L’inquiétude grandit au sommet des Nations unies. Le Secrétaire général de l’ONU, António Guterres, est monté au créneau pour dénoncer avec fermeté la montée des tensions militaires au Moyen-Orient, impliquant les États-Unis, Israël et l’Iran.
Dans une déclaration sans détour, le patron de l’Organisation des Nations unies a condamné le recours à la force armée et les représailles en chaîne observées dans la région. Selon lui, cette spirale de violences constitue une menace directe pour la paix et la sécurité internationales.
« Le recours à la force par les États-Unis et Israël contre l’Iran, et les représailles qui s’ensuivent dans toute la région, compromettent la paix et la sécurité internationales », a-t-il averti.

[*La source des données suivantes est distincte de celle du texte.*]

[src/rtl/dm_port_sched.sv]
// dm_port_sched: arbitrates the single data-memory port between LSU load reads
// and an in-order buffer of committed stores. Loads see a fixed 1-cycle read latency.
module dm_port_sched #(
    parameter int WB_DEPTH   = 4,
    parameter int STARVE_MAX = 3
) (
    input  logic                      clk,
    input  logic                      rst,
    // Handshakes: a transfer happens in any cycle where valid and ready are both 1;
    // the requester holds valid and payload stable until that cycle.
    input  logic                      st_in_valid,
    output logic                      st_in_ready,
    input  logic [31:0]               st_in_addr,
    input  logic [31:0]               st_in_data,
    input  logic [31:0]               st_in_wmask,
    input  logic                      ld_req_valid,
    output logic                      ld_req_ready,
    input  logic [31:0]               ld_req_addr,
    input  logic [1:0]                ld_req_tag,
    output logic                      ld_rsp_valid,
    output logic [1:0]                ld_rsp_tag,
    output logic [31:0]               ld_rsp_data,
    input  logic                      drain_req,
    output logic                      wb_empty,
    output logic [$clog2(WB_DEPTH):0] wb_count,
    input  logic [31:0]               DM_rd_data,
    output logic                      DM_c_en,
    output logic                      DM_r_en,
    output logic [31:0]               DM_w_en,
    output logic [31:0]               DM_addr,
    output logic [31:0]               DM_w_data
);
    localparam int PTR_W = $clog2(WB_DEPTH);
    localparam int CNT_W = PTR_W + 1;
    localparam int SV_W  = $clog2(STARVE_MAX + 1);

    typedef enum logic [1:0] {
        GNT_IDLE  = 2'd0,
        GNT_LOAD  = 2'd1,
        GNT_STORE = 2'd2
    } grant_t;

    logic [31:0]      r_wb_addr [WB_DEPTH];
    logic [31:0]      r_wb_data [WB_DEPTH];
    logic [31:0]      r_wb_mask [WB_DEPTH];
    logic [PTR_W-1:0] r_head;
    logic [PTR_W-1:0] r_tail;
    logic [CNT_W-1:0] r_count;
    logic             r_wb_empty;
    logic [SV_W-1:0]  r_starve;
    logic             r_rsp_valid;
    logic [1:0]       r_rsp_tag;

    logic             w_full;
    logic             w_nonempty;
    logic             w_push;
    logic             w_pop;
    logic             w_hit;
    logic             w_conflict;
    logic             w_force;
    logic [CNT_W-1:0] w_count_next;
    grant_t           w_grant;

    assign w_full     = (r_count == CNT_W'(WB_DEPTH));
    assign w_nonempty = (r_count != '0);
    assign w_push     = st_in_valid && !w_full;
    assign w_pop      = (w_grant == GNT_STORE);

    // Word-granular match against every live entry plus the store entering this cycle.
    always_comb begin
        w_hit = 1'b0;
        for (int i = 0; i < WB_DEPTH; i++) begin
            if ((CNT_W'(i) < r_count) &&
                (r_wb_addr[r_head + PTR_W'(i)][31:2] == ld_req_addr[31:2]))
                w_hit = 1'b1;
        end
        if (w_push && (st_in_addr[31:2] == ld_req_addr[31:2]))
            w_hit = 1'b1;
    end

    assign w_conflict = ld_req_valid && w_hit;
    assign w_force    = w_nonempty && ((r_starve == SV_W'(STARVE_MAX)) || w_full ||
                                       drain_req || w_conflict);

    // A conflicting load is never granted, even when its older store is still entering the buffer.
    always_comb begin
        w_grant = GNT_IDLE;
        if (rst)
            w_grant = GNT_IDLE;
        else if (w_force || (w_nonempty && !ld_req_valid))
            w_grant = GNT_STORE;
        else if (ld_req_valid && !w_conflict)
            w_grant = GNT_LOAD;
    end

    always_comb begin
        ld_req_ready = 1'b0;
        DM_c_en      = 1'b1;
        DM_r_en      = 1'b0;
        DM_w_en      = '1;
        DM_addr      = '0;
        DM_w_data    = '0;
        case (w_grant)
            GNT_LOAD: begin
                ld_req_ready = 1'b1;
                DM_c_en      = 1'b0;
                DM_r_en      = 1'b1;
                DM_addr      = ld_req_addr;
            end
            GNT_STORE: begin
                DM_c_en   = 1'b0;
                DM_addr   = r_wb_addr[r_head];
                DM_w_data = r_wb_data[r_head];
                DM_w_en   = ~r_wb_mask[r_head];
            end
            default: ;
        endcase
    end

    assign w_count_next = r_count + CNT_W'(w_push) - CNT_W'(w_pop);

    always_ff @(posedge clk) begin
        if (rst) begin
            r_head      <= '0;
            r_tail      <= '0;
            r_count     <= '0;
            r_wb_empty  <= 1'b1;
            r_starve    <= '0;
            r_rsp_valid <= 1'b0;
            r_rsp_tag   <= '0;
            for (int i = 0; i < WB_DEPTH; i++) begin
                r_wb_addr[i] <= '0;
                r_wb_data[i] <= '0;
                r_wb_mask[i] <= '0;
            end
        end else begin
            if (w_push) begin
                r_wb_addr[r_tail] <= st_in_addr;
                r_wb_data[r_tail] <= st_in_data;
                r_wb_mask[r_tail] <= st_in_wmask;
                r_tail            <= r_tail + PTR_W'(1);
            end
            if (w_pop)
                r_head <= r_head + PTR_W'(1);
            r_count    <= w_count_next;
            r_wb_empty <= (w_count_next == '0);
            if (w_pop || !w_nonempty)
                r_starve <= '0;
            else if (r_starve != SV_W'(STARVE_MAX))
                r_starve <= r_starve + SV_W'(1);
            r_rsp_valid <= (w_grant == GNT_LOAD);
            if (w_grant == GNT_LOAD)
                r_rsp_tag <= ld_req_tag;
        end
    end

    assign st_in_ready  = !w_full;
    assign wb_empty     = r_wb_empty;
    assign wb_count     = r_count;
    assign ld_rsp_valid = r_rsp_valid;
    assign ld_rsp_tag   = r_rsp_tag;
    assign ld_rsp_data  = r_rsp_valid ? DM_rd_data : '0;

endmodule
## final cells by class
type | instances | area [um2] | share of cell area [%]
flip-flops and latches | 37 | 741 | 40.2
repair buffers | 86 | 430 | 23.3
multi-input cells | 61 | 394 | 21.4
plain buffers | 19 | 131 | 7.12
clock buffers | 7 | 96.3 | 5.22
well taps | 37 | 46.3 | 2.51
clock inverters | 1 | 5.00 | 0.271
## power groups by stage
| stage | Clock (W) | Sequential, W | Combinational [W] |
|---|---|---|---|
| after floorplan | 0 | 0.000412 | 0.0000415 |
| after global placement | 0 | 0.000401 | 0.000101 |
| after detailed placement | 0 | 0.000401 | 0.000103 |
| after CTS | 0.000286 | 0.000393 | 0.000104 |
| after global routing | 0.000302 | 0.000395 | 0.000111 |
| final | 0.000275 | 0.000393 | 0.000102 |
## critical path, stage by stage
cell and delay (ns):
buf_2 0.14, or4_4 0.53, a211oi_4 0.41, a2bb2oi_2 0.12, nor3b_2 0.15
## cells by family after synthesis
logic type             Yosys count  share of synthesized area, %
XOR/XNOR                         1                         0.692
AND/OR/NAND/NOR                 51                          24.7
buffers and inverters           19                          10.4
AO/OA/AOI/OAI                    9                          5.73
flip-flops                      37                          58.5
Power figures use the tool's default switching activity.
<file path="config.mk">
export PLATFORM = sky130hd
export DESIGN_NAME = lock_seq_ctrl
export DESIGN_NICKNAME = d
export VERILOG_FILES = /design/src/rtl/lock_seq_ctrl.sv
export SDC_FILE = /design/constraint.sdc
export NUM_CORES = 1
export LEC_CHECK = 0
export ABC_AREA = 1
export BUFFER_PORTS_ARGS = -buffer_cell sky130_fd_sc_hd__buf_2
export CAP_MARGIN = 20
export CORE_ASPECT_RATIO = 1.1
export CORE_MARGIN = 10
export CORE_UTILIZATION = 26
export DETAILED_ROUTE_END_ITERATION = 16
export PLACE_DENSITY_LB_ADDON = 0.3
export SLEW_MARGIN = 20
export SYNTH_ARGS = -nofsm -noshare
export SYNTH_HDL_FRONTEND = slang
export SYNTH_SLANG_ARGS = --single-unit
</file>
<file path="constraint.sdc">
create_clock -name clk -period 1.7 [get_ports clk]
set_input_delay 0.17 -clock clk [delete_from_list [all_inputs] [get_ports clk]]
set_output_delay 0.17 -clock clk [all_outputs]
set_load 0.005 [all_outputs]
</file>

António Guterres met en garde contre un embrasement régional aux conséquences potentiellement catastrophiques. Il souligne que la poursuite des hostilités pourrait déboucher sur un conflit élargi, affectant gravement les populations civiles et déstabilisant durablement une région déjà fragilisée par des crises multiples.
« Ne pas mettre fin à cette escalade risquerait d’entraîner un conflit régional plus large, avec de graves conséquences pour les civils et la stabilité régionale », a-t-il insisté.
Face à ce qu’il qualifie d’urgence diplomatique, le Secrétaire général de l’ONU appelle toutes les parties impliquées à faire preuve de retenue et à privilégier la voie du dialogue. Il exhorte un retour immédiat aux négociations afin d’éviter un point de non-retour.
Cette sortie forte d’António Guterres intervient alors que la communauté internationale observe avec appréhension l’évolution de la situation, redoutant que le Moyen-Orient ne bascule dans une confrontation aux répercussions mondiales.